▶ **Exercise prompt**
All lines in the material with the string "that" should be listed.

▶ **Exercise data**
******
File: config.mk
export PLATFORM = sky130hd
export DESIGN_NAME = core_top
export DESIGN_NICKNAME = d
export VERILOG_FILES = /design/src/design/core_pkg.sv /design/src/design/alu_unit.sv /design/src/design/core_top.sv /design/src/design/register_file.sv /design/src/design/scoreboard.sv
export SDC_FILE = /design/constraint.sdc
export NUM_CORES = 1
export LEC_CHECK = 0
export ABC_AREA = 1
export BUFFER_PORTS_ARGS = -buffer_cell sky130_fd_sc_hd__buf_2
export CORE_ASPECT_RATIO = 1.25
export CORE_MARGIN = 4
export CORE_UTILIZATION = 30
export CTS_CLUSTER_DIAMETER = 200
export CTS_CLUSTER_SIZE = 10
export DETAILED_ROUTE_END_ITERATION = 7
export SYNTH_ARGS = -nofsm -noshare
export SYNTH_HDL_FRONTEND = slang
export SYNTH_SLANG_ARGS = --single-unit
export TNS_END_PERCENT = 5
File: constraint.sdc
create_clock -name clk -period 3.1 [get_ports clk]
set_input_delay 0.465 -clock clk [delete_from_list [all_inputs] [get_ports clk]]
set_output_delay 0.465 -clock clk [all_outputs]
set_load 0.02 [all_outputs]
File: src/design/core_pkg.sv
package core_pkg;

	////////////////////////////////////////////////////////////////////////////
	// Widths and counts
	////////////////////////////////////////////////////////////////////////////

	localparam int data_width = 16;
	localparam int instr_width = 16;
	localparam int reg_count = 8;
	localparam int reg_addr_width = 3;
	localparam int unit_count = 2;
	localparam int unit_id_width = 1;
	localparam int opcode_width = 5;
	localparam int imm_width = 5;

	// Instruction field positions
	localparam int opcode_msb = 15;
	localparam int opcode_lsb = 11;
	localparam int dest_msb = 10;
	localparam int dest_lsb = 8;
	localparam int src0_msb = 7;
	localparam int src0_lsb = 5;
	localparam int src1_msb = 2;
	localparam int src1_lsb = 0;
	localparam int imm_msb = 4;
	localparam int imm_lsb = 0;

	////////////////////////////////////////////////////////////////////////////
	// Encodings
	////////////////////////////////////////////////////////////////////////////

	// Anything outside these four decodes as a no-op
	typedef enum logic [opcode_width-1:0] {
		op_add_imm = 5'd0,
		op_add_reg = 5'd1,
		op_sub_imm = 5'd2,
		op_sub_reg = 5'd3
	} opcode_t;

	typedef enum logic {
		alu_add,
		alu_sub
	} alu_op_t;

	typedef enum logic [1:0] {
		st_idle,
		st_waiting,
		st_executing
	} station_state_t;

endpackage

File: src/design/alu_unit.sv
`timescale 1ns/1ps

module alu_unit import core_pkg::*; (
	input  logic                      clk,
	input  logic                      reset,
	input  logic                      dispatch,
	input  alu_op_t                   op,
	input  logic [data_width-1:0]     operand_a,
	input  logic [data_width-1:0]     operand_b,
	input  logic [reg_addr_width-1:0] dest,
	output logic                      wb_valid,
	output logic [reg_addr_width-1:0] wb_reg,
	output logic [data_width-1:0]     wb_value
);

	logic                      exec_valid;
	alu_op_t                   exec_op;
	logic [data_width-1:0]     exec_a;
	logic [data_width-1:0]     exec_b;
	logic [reg_addr_width-1:0] exec_dest;
	logic [data_width-1:0]     result;

	// Stage 1, capture operands on dispatch
	always_ff @(posedge clk) begin
		if (reset) begin
			exec_valid <= 1'b0;
		end else begin
			exec_valid <= dispatch;
		end
	end

	always_ff @(posedge clk) begin
		if (dispatch) begin
			exec_op <= op;
			exec_a <= operand_a;
			exec_b <= operand_b;
			exec_dest <= dest;
		end
	end

	assign result = (exec_op == alu_sub) ? exec_a - exec_b : exec_a + exec_b;

	// Stage 2, writeback register
	always_ff @(posedge clk) begin
		if (reset) begin
			wb_valid <= 1'b0;
		end else begin
			wb_valid <= exec_valid;
		end
	end

	always_ff @(posedge clk) begin
		if (exec_valid) begin
			wb_reg <= exec_dest;
			wb_value <= result;
		end
	end

endmodule

File: src/design/core_top.sv
`timescale 1ns/1ps

module core_top import core_pkg::*; (
	input  logic                      clk,
	input  logic                      reset,
	input  logic                      instr_valid,
	input  logic [instr_width-1:0]    instr,
	output logic                      instr_ready,
	output logic                      wb0_valid,
	output logic [reg_addr_width-1:0] wb0_reg,
	output logic [data_width-1:0]     wb0_value,
	output logic                      wb1_valid,
	output logic [reg_addr_width-1:0] wb1_reg,
	output logic [data_width-1:0]     wb1_value,
	input  logic [reg_addr_width-1:0] dbg_addr,
	output logic [data_width-1:0]     dbg_value
);

	// Scoreboard to unit 0
	logic                      u0_dispatch;
	alu_op_t                   u0_op;
	logic [data_width-1:0]     u0_operand_a;
	logic [data_width-1:0]     u0_operand_b;
	logic [reg_addr_width-1:0] u0_dest;
	logic [reg_addr_width-1:0] u0_a_addr;
	logic [reg_addr_width-1:0] u0_b_addr;
	logic [data_width-1:0]     u0_a_value;
	logic [data_width-1:0]     u0_b_value;

	// Scoreboard to unit 1
	logic                      u1_dispatch;
	alu_op_t                   u1_op;
	logic [data_width-1:0]     u1_operand_a;
	logic [data_width-1:0]     u1_operand_b;
	logic [reg_addr_width-1:0] u1_dest;
	logic [reg_addr_width-1:0] u1_a_addr;
	logic [reg_addr_width-1:0] u1_b_addr;
	logic [data_width-1:0]     u1_a_value;
	logic [data_width-1:0]     u1_b_value;

	scoreboard scoreboard_inst (
		.clk          (clk),
		.reset        (reset),
		.instr_valid  (instr_valid),
		.instr        (instr),
		.instr_ready  (instr_ready),
		.u0_dispatch  (u0_dispatch),
		.u0_op        (u0_op),
		.u0_operand_a (u0_operand_a),
		.u0_operand_b (u0_operand_b),
		.u0_dest      (u0_dest),
		.u0_a_addr    (u0_a_addr),
		.u0_b_addr    (u0_b_addr),
		.u0_a_value   (u0_a_value),
		.u0_b_value   (u0_b_value),
		.u1_dispatch  (u1_dispatch),
		.u1_op        (u1_op),
		.u1_operand_a (u1_operand_a),
		.u1_operand_b (u1_operand_b),
		.u1_dest      (u1_dest),
		.u1_a_addr    (u1_a_addr),
		.u1_b_addr    (u1_b_addr),
		.u1_a_value   (u1_a_value),
		.u1_b_value   (u1_b_value),
		.wb0_valid    (wb0_valid),
		.wb0_reg      (wb0_reg),
		.wb1_valid    (wb1_valid),
		.wb1_reg      (wb1_reg)
	);

	register_file register_file_inst (
		.clk        (clk),
		.reset      (reset),
		.wr0_en     (wb0_valid),
		.wr0_addr   (wb0_reg),
		.wr0_value  (wb0_value),
		.wr1_en     (wb1_valid),
		.wr1_addr   (wb1_reg),
		.wr1_value  (wb1_value),
		.u0_a_addr  (u0_a_addr),
		.u0_a_value (u0_a_value),
		.u0_b_addr  (u0_b_addr),
		.u0_b_value (u0_b_value),
		.u1_a_addr  (u1_a_addr),
		.u1_a_value (u1_a_value),
		.u1_b_addr  (u1_b_addr),
		.u1_b_value (u1_b_value),
		.dbg_addr   (dbg_addr),
		.dbg_value  (dbg_value)
	);

	alu_unit alu_unit_0 (
		.clk       (clk),
		.reset     (reset),
		.dispatch  (u0_dispatch),
		.op        (u0_op),
		.operand_a (u0_operand_a),
		.operand_b (u0_operand_b),
		.dest      (u0_dest),
		.wb_valid  (wb0_valid),
		.wb_reg    (wb0_reg),
		.wb_value  (wb0_value)
	);

	alu_unit alu_unit_1 (
		.clk       (clk),
		.reset     (reset),
		.dispatch  (u1_dispatch),
		.op        (u1_op),
		.operand_a (u1_operand_a),
		.operand_b (u1_operand_b),
		.dest      (u1_dest),
		.wb_valid  (wb1_valid),
		.wb_reg    (wb1_reg),
		.wb_value  (wb1_value)
	);

endmodule

File: src/design/register_file.sv
`timescale 1ns/1ps

module register_file import core_pkg::*; (
	input  logic                      clk,
	input  logic                      reset,
	input  logic                      wr0_en,
	input  logic [reg_addr_width-1:0] wr0_addr,
	input  logic [data_width-1:0]     wr0_value,
	input  logic                      wr1_en,
	input  logic [reg_addr_width-1:0] wr1_addr,
	input  logic [data_width-1:0]     wr1_value,
	input  logic [reg_addr_width-1:0] u0_a_addr,
	output logic [data_width-1:0]     u0_a_value,
	input  logic [reg_addr_width-1:0] u0_b_addr,
	output logic [data_width-1:0]     u0_b_value,
	input  logic [reg_addr_width-1:0] u1_a_addr,
	output logic [data_width-1:0]     u1_a_value,
	input  logic [reg_addr_width-1:0] u1_b_addr,
	output logic [data_width-1:0]     u1_b_value,
	input  logic [reg_addr_width-1:0] dbg_addr,
	output logic [data_width-1:0]     dbg_value
);

	logic [data_width-1:0] regs [reg_count];

	// Write addresses never collide, the scoreboard allows one producer per register
	always_ff @(posedge clk) begin
		if (reset) begin
			for (int i = 0; i < reg_count; i++) begin
				regs[i] <= '0;
			end
		end else begin
			if (wr0_en) begin
				regs[wr0_addr] <= wr0_value;
			end
			if (wr1_en) begin
				regs[wr1_addr] <= wr1_value;
			end
		end
	end

	// Plain reads, a value written this cycle shows up next cycle
	assign u0_a_value = regs[u0_a_addr];
	assign u0_b_value = regs[u0_b_addr];
	assign u1_a_value = regs[u1_a_addr];
	assign u1_b_value = regs[u1_b_addr];
	assign dbg_value = regs[dbg_addr];

endmodule

File: src/design/scoreboard.sv
`timescale 1ns/1ps

module scoreboard import core_pkg::*; (
	input  logic                      clk,
	input  logic                      reset,
	input  logic                      instr_valid,
	input  logic [instr_width-1:0]    instr,
	output logic                      instr_ready,
	output logic                      u0_dispatch,
	output alu_op_t                   u0_op,
	output logic [data_width-1:0]     u0_operand_a,
	output logic [data_width-1:0]     u0_operand_b,
	output logic [reg_addr_width-1:0] u0_dest,
	output logic [reg_addr_width-1:0] u0_a_addr,
	output logic [reg_addr_width-1:0] u0_b_addr,
	input  logic [data_width-1:0]     u0_a_value,
	input  logic [data_width-1:0]     u0_b_value,
	output logic                      u1_dispatch,
	output alu_op_t                   u1_op,
	output logic [data_width-1:0]     u1_operand_a,
	output logic [data_width-1:0]     u1_operand_b,
	output logic [reg_addr_width-1:0] u1_dest,
	output logic [reg_addr_width-1:0] u1_a_addr,
	output logic [reg_addr_width-1:0] u1_b_addr,
	input  logic [data_width-1:0]     u1_a_value,
	input  logic [data_width-1:0]     u1_b_value,
	input  logic                      wb0_valid,
	input  logic [reg_addr_width-1:0] wb0_reg,
	input  logic                      wb1_valid,
	input  logic [reg_addr_width-1:0] wb1_reg
);

	////////////////////////////////////////////////////////////////////////////
	// Decode
	////////////////////////////////////////////////////////////////////////////

	opcode_t                   dec_opcode;
	logic                      dec_known;
	alu_op_t                   dec_op;
	logic                      dec_imm_flag;
	logic [reg_addr_width-1:0] dec_dest;
	logic [reg_addr_width-1:0] dec_src0;
	logic [reg_addr_width-1:0] dec_src1;
	logic [imm_width-1:0]      dec_imm;

	assign dec_opcode = opcode_t'(instr[opcode_msb:opcode_lsb]);
	assign dec_dest = instr[dest_msb:dest_lsb];
	assign dec_src0 = instr[src0_msb:src0_lsb];
	assign dec_src1 = instr[src1_msb:src1_lsb];
	assign dec_imm = instr[imm_msb:imm_lsb];

	always_comb begin
		dec_known = 1'b1;
		dec_op = alu_add;
		dec_imm_flag = 1'b0;
		case (dec_opcode)
			op_add_imm: begin
				dec_imm_flag = 1'b1;
			end
			op_add_reg: begin
				dec_imm_flag = 1'b0;
			end
			op_sub_imm: begin
				dec_op = alu_sub;
				dec_imm_flag = 1'b1;
			end
			op_sub_reg: begin
				dec_op = alu_sub;
			end
			default: begin
				dec_known = 1'b0;
			end
		endcase
	end

	////////////////////////////////////////////////////////////////////////////
	// Stations and pending marks
	////////////////////////////////////////////////////////////////////////////

	logic                      started;
	station_state_t            st_state [unit_count];
	alu_op_t                   st_op [unit_count];
	logic [reg_addr_width-1:0] st_dest [unit_count];
	logic [reg_addr_width-1:0] st_src0 [unit_count];
	logic [reg_addr_width-1:0] st_src1 [unit_count];
	logic [imm_width-1:0]      st_imm [unit_count];
	logic                      st_imm_flag [unit_count];

	logic [reg_count-1:0]      pend_valid;
	logic [unit_id_width-1:0]  pend_unit [reg_count];

	logic                      wb_valid_arr [unit_count];
	logic [reg_addr_width-1:0] wb_reg_arr [unit_count];
	logic [data_width-1:0]     rd_a_value [unit_count];
	logic [data_width-1:0]     rd_b_value [unit_count];
	logic [data_width-1:0]     operand_b [unit_count];
	logic                      dispatch [unit_count];

	logic                      idle_any;
	logic [unit_id_width-1:0]  issue_unit;
	logic                      war_hit;
	logic                      alloc;

	assign wb_valid_arr[0] = wb0_valid;
	assign wb_valid_arr[1] = wb1_valid;
	assign wb_reg_arr[0] = wb0_reg;
	assign wb_reg_arr[1] = wb1_reg;
	assign rd_a_value[0] = u0_a_value;
	assign rd_a_value[1] = u1_a_value;
	assign rd_b_value[0] = u0_b_value;
	assign rd_b_value[1] = u1_b_value;

	// Lowest idle unit wins
	always_comb begin
		idle_any = 1'b0;
		issue_unit = '0;
		for (int i = unit_count - 1; i >= 0; i--) begin
			if (st_state[i] == st_idle) begin
				idle_any = 1'b1;
				issue_unit = unit_id_width'(i);
			end
		end
	end

	// A station that has not read its operands yet must not see them overwritten
	always_comb begin
		war_hit = 1'b0;
		for (int i = 0; i < unit_count; i++) begin
			if (st_state[i] == st_waiting && (st_src0[i] == dec_dest ||
					(!st_imm_flag[i] && st_src1[i] == dec_dest))) begin
				war_hit = 1'b1;
			end
		end
	end

	assign instr_ready = started && idle_any && !pend_valid[dec_dest] && !war_hit;
	assign alloc = instr_valid && instr_ready && dec_known;

	// A source marked by its own station is the old value, already committed
	always_comb begin
		for (int i = 0; i < unit_count; i++) begin
			dispatch[i] = (st_state[i] == st_waiting)
				&& (!pend_valid[st_src0[i]] || pend_unit[st_src0[i]] == unit_id_width'(i))
				&& (st_imm_flag[i] || !pend_valid[st_src1[i]]
					|| pend_unit[st_src1[i]] == unit_id_width'(i));
			operand_b[i] = st_imm_flag[i]
				? {{(data_width - imm_width){st_imm[i][imm_width-1]}}, st_imm[i]}
				: rd_b_value[i];
		end
	end

	always_ff @(posedge clk) begin
		if (reset) begin
			started <= 1'b0;
			pend_valid <= '0;
			for (int i = 0; i < unit_count; i++) begin
				st_state[i] <= st_idle;
			end
		end else begin
			started <= 1'b1;
			for (int i = 0; i < unit_count; i++) begin
				if (dispatch[i]) begin
					st_state[i] <= st_executing;
				end
				if (wb_valid_arr[i]) begin
					st_state[i] <= st_idle;
					pend_valid[wb_reg_arr[i]] <= 1'b0;
				end
			end
			if (alloc) begin
				st_state[issue_unit] <= st_waiting;
				pend_valid[dec_dest] <= 1'b1;
			end
		end
	end

	always_ff @(posedge clk) begin
		if (alloc) begin
			st_op[issue_unit] <= dec_op;
			st_dest[issue_unit] <= dec_dest;
			st_src0[issue_unit] <= dec_src0;
			st_src1[issue_unit] <= dec_src1;
			st_imm[issue_unit] <= dec_imm;
			st_imm_flag[issue_unit] <= dec_imm_flag;
			pend_unit[dec_dest] <= issue_unit;
		end
	end

	////////////////////////////////////////////////////////////////////////////
	// Unit ports
	////////////////////////////////////////////////////////////////////////////

	assign u0_dispatch = dispatch[0];
	assign u0_op = st_op[0];
	assign u0_operand_a = rd_a_value[0];
	assign u0_operand_b = operand_b[0];
	assign u0_dest = st_dest[0];
	assign u0_a_addr = st_src0[0];
	assign u0_b_addr = st_src1[0];

	assign u1_dispatch = dispatch[1];
	assign u1_op = st_op[1];
	assign u1_operand_a = rd_a_value[1];
	assign u1_operand_b = operand_b[1];
	assign u1_dest = st_dest[1];
	assign u1_a_addr = st_src0[1];
	assign u1_b_addr = st_src1[1];

endmodule

# Yosys cells after proc, flatten, opt, wreduce, memory -nomap -nowiden
# Memory sizes are Yosys's and may differ from the RTL's. A register that Yosys moved wholly into a read port is not among the register bits.
# Cells that the tools add are included.
op_classes:
  n_mux: 62
  n_shift: 0
  bitwise_logic: 11
  n_reduce_logical: 40
  n_eq_ne: 9
  order_cmp: 10
  multipliers: 0
  div: 0
  n_addsub: 4
ops:
  columns: ["cell", "n"]
  rows:
  - ["16-bit 2-to-1 mux", 6]
  - ["8-bit 2-to-1 mux", 5]
  - ["1-bit 2-to-1 mux", 37]
  - ["16-bit adder", 2]
  - ["16-bit OR reduction", 2]
  - ["16-bit subtractor", 2]
  - ["3-bit by 4-bit < comparator with 1-bit output, second input constant", 7]
  - ["8-bit bitwise AND", 2]
  - ["1-bit logical AND", 16]
  - ["8-bit NOT", 2]
  - ["1-bit binary-select mux with 3-bit select", 5]
  - ["3-bit == test", 4]
  - ["5-bit by 2-bit == test with 1-bit output, second input constant", 2]
  - ["1-bit demux with 3-bit select", 3]
  - ["3-bit by 1-bit greater-or-equal comparator with 1-bit output, second input constant", 3]
  - ["1-bit logical NOT", 8]
  - ["1-bit logical OR", 8]
  - ["2-bit 2-to-1 mux", 4]
  - ["8-bit bitwise OR", 1]
  - ["3-bit 2-to-1 mux", 2]
  - ["5-bit by 1-bit == test with 1-bit output, second input constant", 1]
  - ["5-bit logical NOT", 1]
  - ["2-bit by 1-bit == test with 1-bit output, second input constant", 2]
  - ["2-bit logical NOT", 2]
  - ["4 further kinds", 9]
word_totals:
  out_inout_bits: 57
  mem_bits_ro: 0
  reg_bits: 83
  mem_bits_rw: 172
  n_memories: 9
  latchBits: 0
mem_list:
  columns: ["memory", "depth", "width", "rd", "rd_ports_with_merged_regs", "wr", "line", "text"]
  rows:
  - ["register_file_inst.regs", 8, 16, 5, 2, 8, "register_file.sv:24", "logic [data_width-1:0] regs [reg_count];"]
  - ["scoreboard_inst.st_imm", 2, 5, 2, 0, 1, "scoreboard.sv:86", "logic [imm_width-1:0] st_imm [unit_count];"]
  - ["scoreboard_inst.pend_unit", 8, 1, 4, 0, 1, "scoreboard.sv:90", "logic [unit_id_width-1:0] pend_unit [reg_count];"]
  - ["scoreboard_inst.st_dest", 2, 3, 2, 2, 1, "scoreboard.sv:83", "logic [reg_addr_width-1:0] st_dest [unit_count];"]
  - ["scoreboard_inst.st_src0", 2, 3, 2, 0, 1, "scoreboard.sv:84", "logic [reg_addr_width-1:0] st_src0 [unit_count];"]
  - ["scoreboard_inst.st_src1", 2, 3, 2, 0, 1, "scoreboard.sv:85", "logic [reg_addr_width-1:0] st_src1 [unit_count];"]
  - ["+3 memories", null, null, null, null, null, null, null]

# Depth between registers and ports, before layout
logic_depth:
  ltp_word: 13
  depth_mapped: 20
  mapped_depth_nobuf: 20

# Cells and area by module
# Synthesis repeated with hierarchy kept, for this count alone.
unflattened:
  hier_cells: 3359
  area_unflattened_um2: 22008.6
by_module_without_submodules:
  columns: ["module", "instances", "area_per_inst_um2", "seq_area_each_um2", "cells_per_inst"]
  rows:
  - ["register_file", 1, 12538.3, 3843.7, 2243]
  - ["scoreboard", 1, 3221.8, 1281.2, 456]
  - ["alu_unit (alu_unit_0)", 1, 3138.0, 1691.6, 333]
  - ["alu_unit (alu_unit_1)", 1, 3110.5, 1691.6, 327]

# Least setup slack after synthesis
# OpenSTA, ideal clock, no wires.
synth_path:
  kind: "register -> register"
  start: "mem scoreboard_inst.st_src0[0][0]"
  end: "reg alu_unit_0.exec_a[0], read port of register_file_inst.regs, enable pin"
  slack_ns: 0.147
  period_less_slack_ns: 2.953
  arrival_time_ns: 2.522
  t_required_ns: 2.669
  path_stages_with_launch: 9
  cell_sequence: "edfxtp_1 > buf_2 > inv_2 > o21ai_0 > nand2_1 > nand2_1 > nand2_1 > nand3_1 > nor2_1"
synth_rtl:
  columns: ["item", "line", "text"]
  rows:
  - ["start: declaration", "scoreboard.sv:84", null]
  - ["end: declaration", "alu_unit.sv:18", "logic [data_width-1:0] exec_a;"]

# Worst setup path after layout
layout_path:
  start: "reg alu_unit_0.exec_b[3]"
  end: "reg alu_unit_0.wb_value[14], data pin"
layout_via:
  elab_chain_cells: 2
  elab_cells_between_ends: 3
  cone_classes: "add/sub: 2; mux: 1"
layout_rtl:
  columns: ["item", "line", "text"]
  rows:
  - ["start: declaration", "alu_unit.sv:19", "logic [data_width-1:0] exec_b;"]
  - ["start signal: assignment", "alu_unit.sv:36", "exec_b <= operand_b;"]
  - ["16-bit adder / 16-bit subtractor (equally long branches)", "alu_unit.sv:41", "assign result = (exec_op == alu_sub) ? exec_a - exec_b : exec_a + exec_b;"]
  - ["16-bit 2-to-1 mux (*)", "alu_unit.sv:41", null]
  - ["via alu_unit_0.result[14]", "alu_unit.sv:21", "logic [data_width-1:0] result;"]
  - ["end signal: assignment", "alu_unit.sv:55", "wb_value <= result;"]
  - ["end: declaration", "alu_unit.sv:13", "output logic [data_width-1:0] wb_value"]
# Mark *: on every way through the listed nets, which the timed path passes. The rest lies on a longest branch.
# A chain may end at the register's enable or synchronous reset.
******
▶ **Exercise answer**
	// A station that has not read its operands yet must not see them overwritten
# Memory sizes are Yosys's and may differ from the RTL's. A register that Yosys moved wholly into a read port is not among the register bits.
# Cells that the tools add are included.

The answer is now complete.